Kiran Gandhi, Drummer For M.I.A, Runs London Marathon Without Tampon To De-Stigmatise Periods

Woman Runs London Marathon Without A Tampon To De-Stigmatise Periods

The last thing most women would want the day before running a marathon is to come on their period. But when it happened to Kiran Gandhi on the eve of the London marathon, she decided to take her menstruation in her stride, using it as an opportunity to address period taboos and stand up for women around the world.

The 26-year-old feminist decided to run those 26.2 miles without a tampon, allowing the blood to seep onto her leggings between her legs.

"I thought, if there’s one person society won’t fuck with, it’s a marathon runner."

Gandhi added: "I ran with blood dripping down my legs for sisters who don’t have access to tampons and sisters who, despite cramping and pain, hide it away and pretend like it doesn’t exist.

"I ran to say, it does exist, and we overcome it every day. The marathon was radical and absurd and bloody in ways I couldn’t have imagined until the day of the race."

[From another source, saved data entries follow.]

===== config.mk =====
export PLATFORM = sky130hd
export DESIGN_NAME = flash_status_irq
export DESIGN_NICKNAME = d
export VERILOG_FILES = /design/src/flash_status_pkg.sv /design/src/flash_status_irq.sv /design/src/sticky_flags.sv /design/src/ready_edge_detect.sv
export SDC_FILE = /design/constraint.sdc
export NUM_CORES = 1
export LEC_CHECK = 0
export BUFFER_PORTS_ARGS = -buffer_cell sky130_fd_sc_hd__buf_2
export CAP_MARGIN = 15
export CORE_UTILIZATION = 23
export CTS_BUF_LIST = sky130_fd_sc_hd__clkbuf_4
export CTS_CLUSTER_SIZE = 14
export DETAILED_ROUTE_END_ITERATION = 8
export PLACE_DENSITY = 0.58
export SYNTH_ARGS = -nofsm -noshare
export SYNTH_HDL_FRONTEND = slang
export SYNTH_SLANG_ARGS = --single-unit
export TNS_END_PERCENT = 100

===== constraint.sdc =====
create_clock -name clk_sys -period 2.2 [get_ports clk_sys]
set_input_delay 0.11 -clock clk_sys [delete_from_list [all_inputs] [get_ports clk_sys]]
set_output_delay 0.11 -clock clk_sys [all_outputs]
set_load 0.01 [all_outputs]
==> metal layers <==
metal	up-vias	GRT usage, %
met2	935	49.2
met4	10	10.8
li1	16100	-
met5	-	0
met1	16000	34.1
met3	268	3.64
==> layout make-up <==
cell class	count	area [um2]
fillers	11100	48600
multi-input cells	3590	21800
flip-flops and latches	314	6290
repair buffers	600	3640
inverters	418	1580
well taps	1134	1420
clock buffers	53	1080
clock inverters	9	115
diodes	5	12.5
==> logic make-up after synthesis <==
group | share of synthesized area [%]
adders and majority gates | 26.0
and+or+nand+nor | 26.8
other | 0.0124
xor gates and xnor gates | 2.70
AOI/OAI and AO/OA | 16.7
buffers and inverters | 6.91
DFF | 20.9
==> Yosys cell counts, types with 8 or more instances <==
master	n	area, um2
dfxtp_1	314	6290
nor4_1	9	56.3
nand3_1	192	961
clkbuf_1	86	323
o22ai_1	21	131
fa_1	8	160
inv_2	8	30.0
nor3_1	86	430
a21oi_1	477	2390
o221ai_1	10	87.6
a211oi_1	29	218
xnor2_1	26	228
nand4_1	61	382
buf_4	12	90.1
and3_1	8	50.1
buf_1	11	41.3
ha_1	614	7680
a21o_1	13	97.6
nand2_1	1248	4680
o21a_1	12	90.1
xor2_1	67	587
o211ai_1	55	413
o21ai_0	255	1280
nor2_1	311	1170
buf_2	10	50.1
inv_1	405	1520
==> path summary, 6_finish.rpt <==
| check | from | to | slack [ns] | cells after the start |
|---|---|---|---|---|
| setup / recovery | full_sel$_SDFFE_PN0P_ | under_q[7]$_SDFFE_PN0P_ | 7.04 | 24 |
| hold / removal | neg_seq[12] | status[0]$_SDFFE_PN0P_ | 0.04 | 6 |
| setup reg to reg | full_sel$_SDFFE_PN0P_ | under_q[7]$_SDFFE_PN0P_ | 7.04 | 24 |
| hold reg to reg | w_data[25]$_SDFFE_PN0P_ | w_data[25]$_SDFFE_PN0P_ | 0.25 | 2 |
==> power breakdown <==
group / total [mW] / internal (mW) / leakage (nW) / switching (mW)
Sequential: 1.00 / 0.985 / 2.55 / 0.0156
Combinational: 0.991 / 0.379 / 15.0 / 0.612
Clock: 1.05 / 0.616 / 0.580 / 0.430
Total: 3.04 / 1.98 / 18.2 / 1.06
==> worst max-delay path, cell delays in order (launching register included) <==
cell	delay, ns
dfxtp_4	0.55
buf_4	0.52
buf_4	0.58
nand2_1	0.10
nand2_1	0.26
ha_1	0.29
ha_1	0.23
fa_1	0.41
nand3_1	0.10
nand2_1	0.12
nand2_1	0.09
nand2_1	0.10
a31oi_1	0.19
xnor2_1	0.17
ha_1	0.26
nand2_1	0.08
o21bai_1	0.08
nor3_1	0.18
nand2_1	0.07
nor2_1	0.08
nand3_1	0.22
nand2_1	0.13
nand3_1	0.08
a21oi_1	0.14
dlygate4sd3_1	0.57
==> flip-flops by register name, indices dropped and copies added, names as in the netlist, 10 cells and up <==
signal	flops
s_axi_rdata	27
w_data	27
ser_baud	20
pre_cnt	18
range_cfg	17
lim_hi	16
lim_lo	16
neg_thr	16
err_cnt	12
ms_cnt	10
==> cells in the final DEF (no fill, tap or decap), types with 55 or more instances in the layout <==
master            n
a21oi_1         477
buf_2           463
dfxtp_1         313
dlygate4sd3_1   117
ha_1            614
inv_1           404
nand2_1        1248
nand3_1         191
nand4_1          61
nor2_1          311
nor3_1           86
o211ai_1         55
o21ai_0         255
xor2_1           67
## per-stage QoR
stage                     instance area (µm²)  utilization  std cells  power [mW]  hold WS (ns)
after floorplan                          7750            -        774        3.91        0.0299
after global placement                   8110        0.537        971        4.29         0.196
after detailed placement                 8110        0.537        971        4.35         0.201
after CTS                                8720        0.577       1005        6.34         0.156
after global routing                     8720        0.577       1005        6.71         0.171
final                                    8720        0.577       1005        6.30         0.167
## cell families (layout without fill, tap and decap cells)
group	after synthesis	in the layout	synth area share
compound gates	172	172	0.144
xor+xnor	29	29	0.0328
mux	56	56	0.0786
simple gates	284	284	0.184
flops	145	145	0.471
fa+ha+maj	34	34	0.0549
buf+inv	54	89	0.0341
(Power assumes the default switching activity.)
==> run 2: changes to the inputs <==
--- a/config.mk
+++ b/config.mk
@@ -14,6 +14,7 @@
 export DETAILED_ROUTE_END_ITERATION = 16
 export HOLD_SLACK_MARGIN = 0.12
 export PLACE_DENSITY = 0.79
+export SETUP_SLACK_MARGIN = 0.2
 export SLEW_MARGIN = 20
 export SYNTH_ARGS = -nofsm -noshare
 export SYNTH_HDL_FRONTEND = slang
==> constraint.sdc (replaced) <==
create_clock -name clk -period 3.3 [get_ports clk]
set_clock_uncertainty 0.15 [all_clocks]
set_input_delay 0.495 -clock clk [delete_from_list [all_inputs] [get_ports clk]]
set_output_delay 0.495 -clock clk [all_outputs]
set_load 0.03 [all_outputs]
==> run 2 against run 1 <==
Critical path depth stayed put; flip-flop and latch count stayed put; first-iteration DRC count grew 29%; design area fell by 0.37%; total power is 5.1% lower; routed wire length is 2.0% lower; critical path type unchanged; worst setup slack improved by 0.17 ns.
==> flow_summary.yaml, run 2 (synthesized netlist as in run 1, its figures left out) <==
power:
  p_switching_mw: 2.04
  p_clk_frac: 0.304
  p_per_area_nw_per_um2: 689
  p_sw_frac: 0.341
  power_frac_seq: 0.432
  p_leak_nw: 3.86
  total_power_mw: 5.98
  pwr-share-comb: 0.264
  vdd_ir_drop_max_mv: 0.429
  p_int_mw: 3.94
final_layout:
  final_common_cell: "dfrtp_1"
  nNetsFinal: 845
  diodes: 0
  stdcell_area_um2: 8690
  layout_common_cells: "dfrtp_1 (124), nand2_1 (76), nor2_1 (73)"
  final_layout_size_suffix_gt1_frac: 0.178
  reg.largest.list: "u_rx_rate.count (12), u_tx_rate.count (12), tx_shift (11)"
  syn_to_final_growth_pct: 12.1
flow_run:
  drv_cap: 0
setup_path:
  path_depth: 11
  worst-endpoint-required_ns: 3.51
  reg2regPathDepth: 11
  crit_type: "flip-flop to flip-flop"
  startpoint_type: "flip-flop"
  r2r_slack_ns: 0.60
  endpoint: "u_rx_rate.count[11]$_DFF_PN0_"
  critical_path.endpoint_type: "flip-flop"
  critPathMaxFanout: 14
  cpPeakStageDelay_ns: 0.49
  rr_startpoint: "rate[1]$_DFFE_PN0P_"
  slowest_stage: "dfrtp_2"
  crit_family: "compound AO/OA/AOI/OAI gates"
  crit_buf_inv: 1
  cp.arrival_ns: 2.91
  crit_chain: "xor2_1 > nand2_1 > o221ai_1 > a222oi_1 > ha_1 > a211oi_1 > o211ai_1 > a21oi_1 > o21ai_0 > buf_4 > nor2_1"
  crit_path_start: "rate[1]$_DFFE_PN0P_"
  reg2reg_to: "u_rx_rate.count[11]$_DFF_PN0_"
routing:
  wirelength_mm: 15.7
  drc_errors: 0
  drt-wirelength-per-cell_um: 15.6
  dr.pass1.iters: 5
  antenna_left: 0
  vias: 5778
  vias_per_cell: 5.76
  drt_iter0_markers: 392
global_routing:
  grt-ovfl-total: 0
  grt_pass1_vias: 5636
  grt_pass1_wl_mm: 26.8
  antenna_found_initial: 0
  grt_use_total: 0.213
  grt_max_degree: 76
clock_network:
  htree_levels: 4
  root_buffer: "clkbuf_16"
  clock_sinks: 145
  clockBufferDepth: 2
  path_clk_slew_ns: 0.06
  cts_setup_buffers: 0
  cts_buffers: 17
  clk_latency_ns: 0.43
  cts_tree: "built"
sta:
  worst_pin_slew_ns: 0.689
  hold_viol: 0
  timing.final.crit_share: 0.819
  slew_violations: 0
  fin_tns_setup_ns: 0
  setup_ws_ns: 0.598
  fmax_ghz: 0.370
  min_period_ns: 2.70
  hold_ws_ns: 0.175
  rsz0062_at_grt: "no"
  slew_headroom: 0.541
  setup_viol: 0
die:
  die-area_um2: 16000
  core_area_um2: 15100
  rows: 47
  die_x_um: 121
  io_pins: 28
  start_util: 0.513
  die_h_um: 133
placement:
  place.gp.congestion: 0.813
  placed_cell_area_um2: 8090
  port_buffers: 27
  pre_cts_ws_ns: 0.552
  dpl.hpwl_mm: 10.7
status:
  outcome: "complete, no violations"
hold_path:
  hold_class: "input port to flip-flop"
[src/rtl/mds_cfg.svh]
`ifndef MDS_CFG_SVH
`define MDS_CFG_SVH

// core clock period in ns (100 MHz)
`define MDS_CLK_NS 32'hA

// register word indices on the avalon slave (byte address = 4 * index)
`define MDS_REG_CMD 3'h0
`define MDS_REG_ADDR 3'h1
`define MDS_REG_WDATA 3'h2
`define MDS_REG_RDATA 3'h3
`define MDS_REG_SER 3'h4

// field positions
`define MDS_CMD_OP_LSB 0
`define MDS_ADDR_ROW_LSB 0
`define MDS_ADDR_COL_LSB 16
`define MDS_WDATA_MASK_LSB 4
`define MDS_SER_DIS_BIT 8
`define MDS_SER_SHIFT_BIT 9

// strobe phase length: least time, rounded up
`define MDS_PHASE_NS 32'h1E
`define MDS_PHASE_CYC (2'((`MDS_PHASE_NS + `MDS_CLK_NS - 32'h1) / `MDS_CLK_NS))

// serial clock half period: least time, rounded up
`define MDS_SCLK_HALF_NS 32'h3C
`define MDS_SCLK_HALF_CYC (4'((`MDS_SCLK_HALF_NS + `MDS_CLK_NS - 32'h1) / `MDS_CLK_NS))

// longest row strobe low time: 100 us, rounded down
`define MDS_RAS_MAX_US 32'h64
`define MDS_RAS_MAX_CYC ((`MDS_RAS_MAX_US * 32'h3E8) / `MDS_CLK_NS)

// refresh: 512 rows every 8 ms, interval rounded down
`define MDS_REFRESH_MS 32'h8
`define MDS_ROWS 32'h200
`define MDS_REF_INT_CYC (11'((`MDS_REFRESH_MS * 32'hF4240) / (`MDS_ROWS * `MDS_CLK_NS)))

// serial pointer top location
`define MDS_PTR_TOP 9'h1FF

// reset values
`define MDS_SER_DIS_RST 1'h1
`define MDS_DEV_OUT_RST 1'h1

`endif

[src/rtl/mds_pkg.sv]
package mds_pkg;

  // operations that software can order
  typedef enum logic [2:0] {
    OP_READ = 3'h0,
    OP_WRITE = 3'h1,
    OP_MWRITE = 3'h2,
    OP_REFRESH = 3'h3,
    OP_RDXFER = 3'h4,
    OP_WRXFER = 3'h5,
    OP_PSXFER = 3'h6
  } mds_op_t;

  // strobe sequencer states, gray from idle through precharge
  typedef enum logic [2:0] {
    ST_IDLE = 3'h0,
    ST_SETUP = 3'h1,
    ST_ROW = 3'h3,
    ST_COL = 3'h2,
    ST_DATA = 3'h6,
    ST_PRE = 3'h7
  } mds_state_t;

  // true for the three transfer operations
  function automatic logic mds_is_xfer(input mds_op_t op);
    return (op == OP_RDXFER) || (op == OP_WRXFER) || (op == OP_PSXFER);
  endfunction

endpackage

[src/rtl/mds_refresh.sv]
`timescale 1ns/10ps
`include "mds_cfg.svh"

// interval timer that asks for one refresh cycle per row slot
module mds_refresh (
  input wire logic core_clk_in,
  input wire logic rst_in,
  input wire logic ce_in,
  input wire logic ack_in,
  output logic req_out
);

  logic [10:0] cnt_q; // cycles since the last slot
  logic req_q; // pending refresh

  // free running slot counter
  always_ff @(posedge core_clk_in) begin
    if (rst_in) begin
      cnt_q <= 11'h0;
    end else if (ce_in) begin
      cnt_q <= (cnt_q == `MDS_REF_INT_CYC - 11'h1) ? 11'h0 : cnt_q + 11'h1; // see [RQ19]
    end
  end

  // a new slot wins over the ack so no slot is ever lost
  always_ff @(posedge core_clk_in) begin
    if (rst_in) begin
      req_q <= 1'h0;
    end else if (ce_in) begin
      if (cnt_q == `MDS_REF_INT_CYC - 11'h1) begin
        req_q <= 1'h1; // see [RQ19]
      end else if (ack_in) begin
        req_q <= 1'h0;
      end
    end
  end

  assign req_out = req_q;

endmodule // mds_refresh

As well as making a feminist statement, Gandhi managed to raise $6,000 (£3,877) for Breast Cancer Care, along with her two pals.

Her bold move to run free-flowing has been met with mixed reviews online - some people say they respect her decision 100% while others question her "lack of personal hygiene".

She wrote: "Gandhi's intention is well-meaning: to raise awareness about women who don't have access to sanitary care. But I also know these same women would think the idea was madness.

"In a rural Indian village, where young girls are likely to miss school because of their periods, if they had a sanitary towel they would use it - they wouldn't let it flow free down their saris to emancipate their sisters.

"The fact is that boycotting tampons is not going to de-stigmatise period shame."

Gandhi told Cosmopolitan that she'd decided to run without a tampon because she was afraid of what it could do to her body.

"I didn't really have good information about what happens when you run on your period," she said.

"For example, they tell you that for men, their nipples will bleed because of the chafing between their shirts and their skin. I worried that a tampon might have the same effect."

The 26-year-old says that the whole experience was incredibly "empowering".

She added: "I was like, 'Running a marathon is a very, very big stretch for me. I need to do whatever it takes to get myself to the end of that line'. We were running for a greater cause, we were running for breast cancer."